Exercise prompt →
In the entries that follow, the line with "gates cloned | 4 | 0" opens the range and the line with "6_report: 1116 / 11600 / 8.69" closes it; repeat that range exactly, both lines included.
(Beginning of Source information)
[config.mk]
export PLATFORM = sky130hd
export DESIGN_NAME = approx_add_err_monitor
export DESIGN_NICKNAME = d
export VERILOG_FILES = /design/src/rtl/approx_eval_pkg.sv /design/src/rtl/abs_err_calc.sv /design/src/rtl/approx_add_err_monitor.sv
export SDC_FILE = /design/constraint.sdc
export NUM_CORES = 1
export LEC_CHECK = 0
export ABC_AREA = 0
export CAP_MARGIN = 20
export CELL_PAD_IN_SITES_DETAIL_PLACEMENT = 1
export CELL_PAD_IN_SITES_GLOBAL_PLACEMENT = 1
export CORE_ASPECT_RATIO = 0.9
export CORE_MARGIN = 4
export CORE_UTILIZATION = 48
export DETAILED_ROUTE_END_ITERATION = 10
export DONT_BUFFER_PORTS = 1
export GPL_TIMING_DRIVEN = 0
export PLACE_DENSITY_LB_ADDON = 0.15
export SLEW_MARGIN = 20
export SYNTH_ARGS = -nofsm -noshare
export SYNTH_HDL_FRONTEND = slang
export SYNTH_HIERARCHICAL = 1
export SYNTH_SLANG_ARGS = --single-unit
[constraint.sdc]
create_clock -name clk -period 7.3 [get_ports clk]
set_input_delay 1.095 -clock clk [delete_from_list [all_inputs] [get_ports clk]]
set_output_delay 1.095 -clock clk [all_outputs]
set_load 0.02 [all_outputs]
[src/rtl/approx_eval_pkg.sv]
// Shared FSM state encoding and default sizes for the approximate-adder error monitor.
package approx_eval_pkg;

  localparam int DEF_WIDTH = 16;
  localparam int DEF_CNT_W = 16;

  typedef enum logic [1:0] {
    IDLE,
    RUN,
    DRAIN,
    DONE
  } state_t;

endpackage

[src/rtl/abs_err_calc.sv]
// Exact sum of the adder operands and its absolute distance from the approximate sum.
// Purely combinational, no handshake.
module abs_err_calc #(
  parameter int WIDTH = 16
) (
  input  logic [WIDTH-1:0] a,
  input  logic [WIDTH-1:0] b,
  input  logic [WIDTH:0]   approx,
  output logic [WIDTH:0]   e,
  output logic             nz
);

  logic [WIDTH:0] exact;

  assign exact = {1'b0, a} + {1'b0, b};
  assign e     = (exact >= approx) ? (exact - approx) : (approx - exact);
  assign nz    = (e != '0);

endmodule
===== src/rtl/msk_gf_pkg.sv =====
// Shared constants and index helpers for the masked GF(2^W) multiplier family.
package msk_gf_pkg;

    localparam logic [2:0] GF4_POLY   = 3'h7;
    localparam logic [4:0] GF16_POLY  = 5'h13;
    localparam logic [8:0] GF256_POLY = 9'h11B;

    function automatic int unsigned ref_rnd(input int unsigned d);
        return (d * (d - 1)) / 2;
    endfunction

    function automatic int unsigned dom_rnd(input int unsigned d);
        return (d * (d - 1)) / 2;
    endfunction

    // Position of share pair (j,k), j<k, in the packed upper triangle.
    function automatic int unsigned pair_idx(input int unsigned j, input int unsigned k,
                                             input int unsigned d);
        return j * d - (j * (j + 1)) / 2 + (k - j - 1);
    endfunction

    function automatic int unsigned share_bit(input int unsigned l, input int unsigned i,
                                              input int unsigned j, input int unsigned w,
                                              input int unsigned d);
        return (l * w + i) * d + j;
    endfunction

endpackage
(End of Source information)
(Beginning of Source information)
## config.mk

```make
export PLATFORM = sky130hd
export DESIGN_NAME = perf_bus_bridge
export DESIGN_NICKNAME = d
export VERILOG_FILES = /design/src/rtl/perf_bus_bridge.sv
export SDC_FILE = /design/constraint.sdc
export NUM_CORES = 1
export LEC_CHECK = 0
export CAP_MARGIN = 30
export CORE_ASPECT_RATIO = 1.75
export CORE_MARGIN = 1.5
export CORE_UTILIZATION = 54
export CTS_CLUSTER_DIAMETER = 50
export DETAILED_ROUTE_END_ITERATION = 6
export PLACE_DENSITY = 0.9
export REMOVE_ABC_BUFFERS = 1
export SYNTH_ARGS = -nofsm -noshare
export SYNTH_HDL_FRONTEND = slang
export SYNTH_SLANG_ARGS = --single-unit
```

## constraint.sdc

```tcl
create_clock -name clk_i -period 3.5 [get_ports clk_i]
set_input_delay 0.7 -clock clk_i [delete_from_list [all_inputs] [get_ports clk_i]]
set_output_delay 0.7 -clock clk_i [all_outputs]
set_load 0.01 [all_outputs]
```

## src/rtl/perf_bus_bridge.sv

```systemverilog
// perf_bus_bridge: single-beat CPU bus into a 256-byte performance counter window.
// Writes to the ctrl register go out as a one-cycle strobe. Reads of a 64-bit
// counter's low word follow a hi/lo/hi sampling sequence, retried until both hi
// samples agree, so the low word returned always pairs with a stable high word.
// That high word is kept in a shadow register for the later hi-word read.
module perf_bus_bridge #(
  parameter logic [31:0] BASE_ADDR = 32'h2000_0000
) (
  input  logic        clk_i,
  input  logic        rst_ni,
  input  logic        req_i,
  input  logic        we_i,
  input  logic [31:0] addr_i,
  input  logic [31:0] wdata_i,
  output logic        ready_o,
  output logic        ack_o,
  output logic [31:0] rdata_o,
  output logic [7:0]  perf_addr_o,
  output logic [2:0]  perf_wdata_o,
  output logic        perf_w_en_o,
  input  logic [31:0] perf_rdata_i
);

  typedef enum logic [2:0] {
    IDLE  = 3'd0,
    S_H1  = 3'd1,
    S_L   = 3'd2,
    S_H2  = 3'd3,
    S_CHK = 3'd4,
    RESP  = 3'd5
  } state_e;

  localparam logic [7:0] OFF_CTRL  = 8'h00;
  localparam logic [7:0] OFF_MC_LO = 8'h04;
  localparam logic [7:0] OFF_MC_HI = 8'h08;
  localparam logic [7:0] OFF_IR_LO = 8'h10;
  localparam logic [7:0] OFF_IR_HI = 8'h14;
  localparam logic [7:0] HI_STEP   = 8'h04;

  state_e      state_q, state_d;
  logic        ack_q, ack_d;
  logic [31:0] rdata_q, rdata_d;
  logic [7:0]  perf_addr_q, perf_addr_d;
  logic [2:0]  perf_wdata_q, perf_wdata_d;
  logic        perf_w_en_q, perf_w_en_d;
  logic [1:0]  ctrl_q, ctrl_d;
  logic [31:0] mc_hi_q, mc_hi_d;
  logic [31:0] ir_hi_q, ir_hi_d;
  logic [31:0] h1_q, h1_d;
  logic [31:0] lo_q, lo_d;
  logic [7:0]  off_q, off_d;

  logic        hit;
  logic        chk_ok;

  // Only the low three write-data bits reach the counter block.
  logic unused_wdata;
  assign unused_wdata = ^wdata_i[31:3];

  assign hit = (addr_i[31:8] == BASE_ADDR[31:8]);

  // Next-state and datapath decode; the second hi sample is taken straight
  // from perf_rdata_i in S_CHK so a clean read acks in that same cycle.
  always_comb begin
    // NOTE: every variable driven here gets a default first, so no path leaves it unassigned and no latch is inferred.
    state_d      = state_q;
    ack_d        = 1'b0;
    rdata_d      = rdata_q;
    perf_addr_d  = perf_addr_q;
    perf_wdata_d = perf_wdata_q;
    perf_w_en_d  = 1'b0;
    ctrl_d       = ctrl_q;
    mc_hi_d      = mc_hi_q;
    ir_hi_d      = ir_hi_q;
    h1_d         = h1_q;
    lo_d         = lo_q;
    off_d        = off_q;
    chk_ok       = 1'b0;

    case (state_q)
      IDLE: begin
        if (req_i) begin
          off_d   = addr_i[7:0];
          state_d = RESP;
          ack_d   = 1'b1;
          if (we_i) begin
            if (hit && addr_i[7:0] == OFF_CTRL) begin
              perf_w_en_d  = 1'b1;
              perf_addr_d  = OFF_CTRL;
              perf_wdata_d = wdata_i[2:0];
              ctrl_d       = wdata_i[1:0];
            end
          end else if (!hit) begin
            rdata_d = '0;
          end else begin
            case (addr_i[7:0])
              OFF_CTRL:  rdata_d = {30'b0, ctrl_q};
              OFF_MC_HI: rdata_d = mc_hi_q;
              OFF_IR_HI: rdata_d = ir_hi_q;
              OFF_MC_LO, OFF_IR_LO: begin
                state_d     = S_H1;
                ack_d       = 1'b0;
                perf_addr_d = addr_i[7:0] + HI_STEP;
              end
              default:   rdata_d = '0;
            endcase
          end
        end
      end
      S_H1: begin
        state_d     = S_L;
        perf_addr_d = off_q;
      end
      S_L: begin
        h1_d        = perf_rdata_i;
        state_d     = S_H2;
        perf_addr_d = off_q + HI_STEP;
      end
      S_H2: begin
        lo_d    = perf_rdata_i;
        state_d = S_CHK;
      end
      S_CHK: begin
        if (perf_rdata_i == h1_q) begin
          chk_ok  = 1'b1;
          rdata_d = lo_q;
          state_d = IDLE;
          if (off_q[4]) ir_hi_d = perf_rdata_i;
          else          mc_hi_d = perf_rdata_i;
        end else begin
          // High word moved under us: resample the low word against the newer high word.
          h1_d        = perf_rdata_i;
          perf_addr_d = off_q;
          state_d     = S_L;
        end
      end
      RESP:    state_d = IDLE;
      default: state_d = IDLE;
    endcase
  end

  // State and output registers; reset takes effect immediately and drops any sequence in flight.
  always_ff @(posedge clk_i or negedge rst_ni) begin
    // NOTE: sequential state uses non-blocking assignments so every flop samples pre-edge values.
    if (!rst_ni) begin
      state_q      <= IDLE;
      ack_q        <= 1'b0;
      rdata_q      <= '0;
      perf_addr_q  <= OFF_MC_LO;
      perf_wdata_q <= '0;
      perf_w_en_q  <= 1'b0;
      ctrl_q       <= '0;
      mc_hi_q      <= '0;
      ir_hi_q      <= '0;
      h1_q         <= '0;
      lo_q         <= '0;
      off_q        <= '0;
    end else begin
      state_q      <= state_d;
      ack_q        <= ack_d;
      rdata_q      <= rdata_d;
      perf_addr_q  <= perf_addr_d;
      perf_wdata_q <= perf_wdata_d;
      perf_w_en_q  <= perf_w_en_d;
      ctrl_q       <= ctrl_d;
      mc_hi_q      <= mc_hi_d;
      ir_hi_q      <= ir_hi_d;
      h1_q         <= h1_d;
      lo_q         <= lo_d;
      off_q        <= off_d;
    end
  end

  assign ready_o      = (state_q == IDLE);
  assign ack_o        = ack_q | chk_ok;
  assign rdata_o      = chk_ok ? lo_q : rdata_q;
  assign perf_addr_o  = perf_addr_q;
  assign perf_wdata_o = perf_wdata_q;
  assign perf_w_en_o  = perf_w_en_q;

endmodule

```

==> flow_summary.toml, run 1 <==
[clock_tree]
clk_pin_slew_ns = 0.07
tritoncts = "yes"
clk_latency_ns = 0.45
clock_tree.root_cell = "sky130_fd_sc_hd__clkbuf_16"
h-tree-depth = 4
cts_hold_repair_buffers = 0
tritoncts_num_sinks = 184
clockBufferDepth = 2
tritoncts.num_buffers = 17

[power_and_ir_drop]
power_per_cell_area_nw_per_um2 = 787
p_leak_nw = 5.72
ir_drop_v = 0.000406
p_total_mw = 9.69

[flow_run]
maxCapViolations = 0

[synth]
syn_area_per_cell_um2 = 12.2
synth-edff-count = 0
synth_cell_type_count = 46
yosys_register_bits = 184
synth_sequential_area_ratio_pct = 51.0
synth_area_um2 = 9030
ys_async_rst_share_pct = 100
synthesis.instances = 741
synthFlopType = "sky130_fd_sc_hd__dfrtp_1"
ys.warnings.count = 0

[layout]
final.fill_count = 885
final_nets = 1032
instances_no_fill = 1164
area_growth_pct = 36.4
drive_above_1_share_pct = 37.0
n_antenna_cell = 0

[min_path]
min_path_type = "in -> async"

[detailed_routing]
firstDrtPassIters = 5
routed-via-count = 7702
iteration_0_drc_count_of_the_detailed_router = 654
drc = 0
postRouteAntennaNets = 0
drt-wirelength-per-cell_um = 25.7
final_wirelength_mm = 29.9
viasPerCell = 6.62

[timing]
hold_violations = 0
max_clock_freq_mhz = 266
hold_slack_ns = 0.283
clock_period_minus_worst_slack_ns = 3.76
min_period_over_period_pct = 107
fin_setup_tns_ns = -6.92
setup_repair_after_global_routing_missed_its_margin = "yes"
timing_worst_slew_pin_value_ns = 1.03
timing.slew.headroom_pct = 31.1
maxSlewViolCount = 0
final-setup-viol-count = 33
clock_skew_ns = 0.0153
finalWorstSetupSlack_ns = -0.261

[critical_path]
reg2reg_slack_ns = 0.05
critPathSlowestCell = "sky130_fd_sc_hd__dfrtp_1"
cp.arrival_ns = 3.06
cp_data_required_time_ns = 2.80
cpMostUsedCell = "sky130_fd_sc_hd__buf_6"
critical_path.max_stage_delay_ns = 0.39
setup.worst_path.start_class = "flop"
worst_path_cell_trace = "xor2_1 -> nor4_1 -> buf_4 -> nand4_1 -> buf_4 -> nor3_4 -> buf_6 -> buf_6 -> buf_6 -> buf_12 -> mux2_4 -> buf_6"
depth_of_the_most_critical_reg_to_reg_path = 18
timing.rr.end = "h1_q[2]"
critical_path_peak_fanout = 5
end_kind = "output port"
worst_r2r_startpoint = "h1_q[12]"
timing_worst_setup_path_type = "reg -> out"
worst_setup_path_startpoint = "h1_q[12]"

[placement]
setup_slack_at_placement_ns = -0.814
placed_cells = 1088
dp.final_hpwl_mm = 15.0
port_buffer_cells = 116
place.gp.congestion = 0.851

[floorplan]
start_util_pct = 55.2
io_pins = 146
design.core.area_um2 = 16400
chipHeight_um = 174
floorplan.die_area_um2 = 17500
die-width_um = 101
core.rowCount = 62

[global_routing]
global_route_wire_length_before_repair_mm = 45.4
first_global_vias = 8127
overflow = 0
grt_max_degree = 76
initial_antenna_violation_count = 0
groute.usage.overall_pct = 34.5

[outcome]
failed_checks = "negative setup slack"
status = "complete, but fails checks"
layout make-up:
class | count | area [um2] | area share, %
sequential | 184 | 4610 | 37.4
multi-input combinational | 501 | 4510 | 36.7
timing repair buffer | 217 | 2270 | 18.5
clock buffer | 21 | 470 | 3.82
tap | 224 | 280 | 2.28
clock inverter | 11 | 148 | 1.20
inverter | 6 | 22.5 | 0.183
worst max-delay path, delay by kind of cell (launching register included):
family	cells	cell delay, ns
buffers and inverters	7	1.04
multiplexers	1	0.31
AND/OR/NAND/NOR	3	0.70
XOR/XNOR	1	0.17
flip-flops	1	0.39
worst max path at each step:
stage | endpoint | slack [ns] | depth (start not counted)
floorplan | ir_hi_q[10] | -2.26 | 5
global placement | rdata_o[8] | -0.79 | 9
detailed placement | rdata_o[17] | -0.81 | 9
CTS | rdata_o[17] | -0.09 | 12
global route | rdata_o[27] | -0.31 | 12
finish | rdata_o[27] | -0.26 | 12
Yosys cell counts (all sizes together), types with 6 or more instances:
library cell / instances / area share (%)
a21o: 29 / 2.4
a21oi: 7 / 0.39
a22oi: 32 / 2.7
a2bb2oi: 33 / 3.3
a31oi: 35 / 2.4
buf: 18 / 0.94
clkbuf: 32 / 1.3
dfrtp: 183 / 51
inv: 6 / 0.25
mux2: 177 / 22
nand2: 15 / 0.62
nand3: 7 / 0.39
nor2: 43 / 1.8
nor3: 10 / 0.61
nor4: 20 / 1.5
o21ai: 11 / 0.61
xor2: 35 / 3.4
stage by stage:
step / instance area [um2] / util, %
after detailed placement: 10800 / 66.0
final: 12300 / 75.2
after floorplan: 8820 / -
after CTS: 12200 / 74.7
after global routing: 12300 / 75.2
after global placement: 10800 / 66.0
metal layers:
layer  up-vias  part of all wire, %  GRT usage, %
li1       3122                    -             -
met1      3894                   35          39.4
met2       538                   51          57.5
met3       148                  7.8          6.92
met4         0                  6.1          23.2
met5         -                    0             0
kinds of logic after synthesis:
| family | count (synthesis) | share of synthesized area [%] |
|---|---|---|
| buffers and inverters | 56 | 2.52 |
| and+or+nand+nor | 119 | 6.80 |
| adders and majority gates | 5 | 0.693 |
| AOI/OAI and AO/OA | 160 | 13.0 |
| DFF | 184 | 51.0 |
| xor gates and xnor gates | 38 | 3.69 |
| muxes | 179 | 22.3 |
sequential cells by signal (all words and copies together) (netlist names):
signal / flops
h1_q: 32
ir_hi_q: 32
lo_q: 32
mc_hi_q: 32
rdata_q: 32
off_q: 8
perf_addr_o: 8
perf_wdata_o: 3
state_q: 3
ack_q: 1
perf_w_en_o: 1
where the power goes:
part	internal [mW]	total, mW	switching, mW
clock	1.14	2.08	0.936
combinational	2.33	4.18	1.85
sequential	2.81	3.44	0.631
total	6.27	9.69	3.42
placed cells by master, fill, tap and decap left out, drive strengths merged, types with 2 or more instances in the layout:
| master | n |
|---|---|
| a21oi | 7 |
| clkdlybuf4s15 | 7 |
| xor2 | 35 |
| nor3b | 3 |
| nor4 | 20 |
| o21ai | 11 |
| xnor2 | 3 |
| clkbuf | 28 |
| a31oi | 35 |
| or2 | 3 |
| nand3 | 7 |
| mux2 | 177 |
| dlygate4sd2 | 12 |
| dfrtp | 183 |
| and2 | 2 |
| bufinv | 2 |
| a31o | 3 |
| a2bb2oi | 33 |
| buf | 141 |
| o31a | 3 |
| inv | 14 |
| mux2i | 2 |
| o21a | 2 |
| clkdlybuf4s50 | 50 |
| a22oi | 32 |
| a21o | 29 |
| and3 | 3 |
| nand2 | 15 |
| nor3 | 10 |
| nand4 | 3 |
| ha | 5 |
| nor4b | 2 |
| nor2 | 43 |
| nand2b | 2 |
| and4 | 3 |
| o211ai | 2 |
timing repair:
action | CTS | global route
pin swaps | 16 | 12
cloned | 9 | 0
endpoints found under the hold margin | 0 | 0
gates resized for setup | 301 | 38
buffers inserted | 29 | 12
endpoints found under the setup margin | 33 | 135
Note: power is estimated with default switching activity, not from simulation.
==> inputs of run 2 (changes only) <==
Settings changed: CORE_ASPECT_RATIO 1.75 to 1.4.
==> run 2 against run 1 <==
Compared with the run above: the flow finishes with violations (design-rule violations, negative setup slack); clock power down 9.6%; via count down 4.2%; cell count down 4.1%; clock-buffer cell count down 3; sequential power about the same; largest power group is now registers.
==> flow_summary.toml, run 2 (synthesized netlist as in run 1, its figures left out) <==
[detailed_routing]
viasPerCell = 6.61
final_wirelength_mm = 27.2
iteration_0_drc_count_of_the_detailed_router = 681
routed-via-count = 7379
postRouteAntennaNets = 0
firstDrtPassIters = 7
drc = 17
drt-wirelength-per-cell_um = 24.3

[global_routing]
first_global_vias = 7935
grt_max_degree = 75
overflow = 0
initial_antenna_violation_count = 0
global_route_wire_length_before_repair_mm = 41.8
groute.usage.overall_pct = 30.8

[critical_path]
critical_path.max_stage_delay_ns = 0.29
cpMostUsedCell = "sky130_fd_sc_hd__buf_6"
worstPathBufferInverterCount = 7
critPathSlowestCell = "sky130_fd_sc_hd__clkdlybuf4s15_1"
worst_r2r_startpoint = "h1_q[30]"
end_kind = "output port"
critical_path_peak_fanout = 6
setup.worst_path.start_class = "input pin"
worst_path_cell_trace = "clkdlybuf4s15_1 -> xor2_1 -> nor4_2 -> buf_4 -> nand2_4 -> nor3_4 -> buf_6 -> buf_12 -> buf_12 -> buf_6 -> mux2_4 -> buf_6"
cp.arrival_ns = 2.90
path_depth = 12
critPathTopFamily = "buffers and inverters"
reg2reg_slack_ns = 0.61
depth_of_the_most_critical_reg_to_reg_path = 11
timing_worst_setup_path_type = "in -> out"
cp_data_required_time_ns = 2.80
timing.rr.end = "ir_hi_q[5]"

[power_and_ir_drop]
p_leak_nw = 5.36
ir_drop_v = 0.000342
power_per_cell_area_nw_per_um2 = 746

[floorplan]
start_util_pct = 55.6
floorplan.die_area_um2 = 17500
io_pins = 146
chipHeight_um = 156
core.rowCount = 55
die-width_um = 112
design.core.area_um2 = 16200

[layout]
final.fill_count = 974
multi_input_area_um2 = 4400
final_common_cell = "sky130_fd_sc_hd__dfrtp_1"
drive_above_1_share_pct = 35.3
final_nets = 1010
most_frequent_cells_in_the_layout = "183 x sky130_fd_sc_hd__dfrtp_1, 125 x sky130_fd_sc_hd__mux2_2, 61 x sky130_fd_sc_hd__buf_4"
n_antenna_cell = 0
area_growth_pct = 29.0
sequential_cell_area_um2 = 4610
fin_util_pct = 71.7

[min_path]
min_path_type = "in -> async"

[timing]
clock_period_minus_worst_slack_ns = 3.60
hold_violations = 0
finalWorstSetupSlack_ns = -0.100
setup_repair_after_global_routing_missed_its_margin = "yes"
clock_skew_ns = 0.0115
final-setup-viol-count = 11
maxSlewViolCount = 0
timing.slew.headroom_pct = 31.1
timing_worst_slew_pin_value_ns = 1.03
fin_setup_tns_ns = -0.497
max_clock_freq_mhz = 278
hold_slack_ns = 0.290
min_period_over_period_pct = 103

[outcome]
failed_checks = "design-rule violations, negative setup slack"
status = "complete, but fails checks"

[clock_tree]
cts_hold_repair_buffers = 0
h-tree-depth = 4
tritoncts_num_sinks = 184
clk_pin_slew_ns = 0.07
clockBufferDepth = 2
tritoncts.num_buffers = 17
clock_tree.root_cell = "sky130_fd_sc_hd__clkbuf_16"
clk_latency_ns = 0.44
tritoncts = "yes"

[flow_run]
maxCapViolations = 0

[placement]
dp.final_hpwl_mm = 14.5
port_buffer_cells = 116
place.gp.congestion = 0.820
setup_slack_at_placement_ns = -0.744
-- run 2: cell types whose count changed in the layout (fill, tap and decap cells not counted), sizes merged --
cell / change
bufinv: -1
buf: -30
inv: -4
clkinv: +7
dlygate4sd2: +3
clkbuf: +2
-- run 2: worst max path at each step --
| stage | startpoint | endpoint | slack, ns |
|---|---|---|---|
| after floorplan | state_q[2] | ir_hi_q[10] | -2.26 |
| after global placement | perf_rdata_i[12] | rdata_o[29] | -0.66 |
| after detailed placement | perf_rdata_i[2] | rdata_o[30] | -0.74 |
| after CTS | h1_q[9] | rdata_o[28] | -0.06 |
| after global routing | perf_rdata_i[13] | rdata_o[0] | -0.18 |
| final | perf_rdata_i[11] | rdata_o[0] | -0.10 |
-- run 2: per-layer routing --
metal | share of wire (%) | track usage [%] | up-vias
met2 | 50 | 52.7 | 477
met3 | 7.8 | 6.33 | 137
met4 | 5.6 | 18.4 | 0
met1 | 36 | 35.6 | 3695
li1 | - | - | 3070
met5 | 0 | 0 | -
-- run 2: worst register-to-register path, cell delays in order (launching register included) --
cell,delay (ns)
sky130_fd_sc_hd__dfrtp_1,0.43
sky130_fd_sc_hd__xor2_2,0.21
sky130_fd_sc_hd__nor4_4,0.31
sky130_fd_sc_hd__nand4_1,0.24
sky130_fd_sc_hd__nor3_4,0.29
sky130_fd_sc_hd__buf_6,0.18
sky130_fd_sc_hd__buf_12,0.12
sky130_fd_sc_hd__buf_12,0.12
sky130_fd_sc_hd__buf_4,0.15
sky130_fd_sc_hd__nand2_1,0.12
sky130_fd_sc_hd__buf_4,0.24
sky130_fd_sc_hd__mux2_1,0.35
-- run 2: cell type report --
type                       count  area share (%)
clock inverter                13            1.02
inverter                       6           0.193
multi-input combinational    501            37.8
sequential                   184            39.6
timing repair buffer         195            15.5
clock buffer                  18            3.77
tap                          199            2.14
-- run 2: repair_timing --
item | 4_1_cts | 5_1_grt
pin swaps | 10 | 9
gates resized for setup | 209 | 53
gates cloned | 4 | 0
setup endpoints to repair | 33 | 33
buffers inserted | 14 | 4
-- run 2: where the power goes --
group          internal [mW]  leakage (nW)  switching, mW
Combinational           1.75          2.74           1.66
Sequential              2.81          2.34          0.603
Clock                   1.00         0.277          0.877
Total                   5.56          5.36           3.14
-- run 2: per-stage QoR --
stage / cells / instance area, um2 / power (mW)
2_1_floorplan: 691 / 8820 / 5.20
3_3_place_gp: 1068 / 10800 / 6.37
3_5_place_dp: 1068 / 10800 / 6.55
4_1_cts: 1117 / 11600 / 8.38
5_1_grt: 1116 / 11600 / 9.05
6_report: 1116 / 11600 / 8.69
(End of Source information)
(Beginning of Source information)
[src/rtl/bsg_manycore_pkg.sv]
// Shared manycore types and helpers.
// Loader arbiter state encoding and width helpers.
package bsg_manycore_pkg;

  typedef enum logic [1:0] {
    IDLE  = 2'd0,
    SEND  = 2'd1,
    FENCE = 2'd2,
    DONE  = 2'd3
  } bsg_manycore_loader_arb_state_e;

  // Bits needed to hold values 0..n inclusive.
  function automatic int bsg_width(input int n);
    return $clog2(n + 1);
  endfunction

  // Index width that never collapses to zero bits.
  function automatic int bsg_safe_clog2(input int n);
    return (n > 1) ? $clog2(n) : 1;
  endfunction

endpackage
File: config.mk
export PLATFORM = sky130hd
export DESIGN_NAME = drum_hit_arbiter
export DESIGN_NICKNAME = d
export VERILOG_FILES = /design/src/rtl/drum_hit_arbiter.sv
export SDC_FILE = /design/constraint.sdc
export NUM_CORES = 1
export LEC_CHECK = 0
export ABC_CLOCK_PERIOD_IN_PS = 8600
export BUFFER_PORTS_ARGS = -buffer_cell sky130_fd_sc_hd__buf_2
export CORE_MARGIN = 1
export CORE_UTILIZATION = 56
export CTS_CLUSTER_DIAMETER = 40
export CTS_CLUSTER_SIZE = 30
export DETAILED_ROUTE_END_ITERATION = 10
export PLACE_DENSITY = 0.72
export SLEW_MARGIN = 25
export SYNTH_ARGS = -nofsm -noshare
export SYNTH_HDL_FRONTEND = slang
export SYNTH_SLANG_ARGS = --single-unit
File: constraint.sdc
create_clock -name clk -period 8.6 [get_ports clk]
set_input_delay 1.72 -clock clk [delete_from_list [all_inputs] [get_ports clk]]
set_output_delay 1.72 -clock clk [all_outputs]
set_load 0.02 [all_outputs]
(End of Source information)
Solution below →
gates cloned | 4 | 0
setup endpoints to repair | 33 | 33
buffers inserted | 14 | 4
-- run 2: where the power goes --
group          internal [mW]  leakage (nW)  switching, mW
Combinational           1.75          2.74           1.66
Sequential              2.81          2.34          0.603
Clock                   1.00         0.277          0.877
Total                   5.56          5.36           3.14
-- run 2: per-stage QoR --
stage / cells / instance area, um2 / power (mW)
2_1_floorplan: 691 / 8820 / 5.20
3_3_place_gp: 1068 / 10800 / 6.37
3_5_place_dp: 1068 / 10800 / 6.55
4_1_cts: 1117 / 11600 / 8.38
5_1_grt: 1116 / 11600 / 9.05
6_report: 1116 / 11600 / 8.69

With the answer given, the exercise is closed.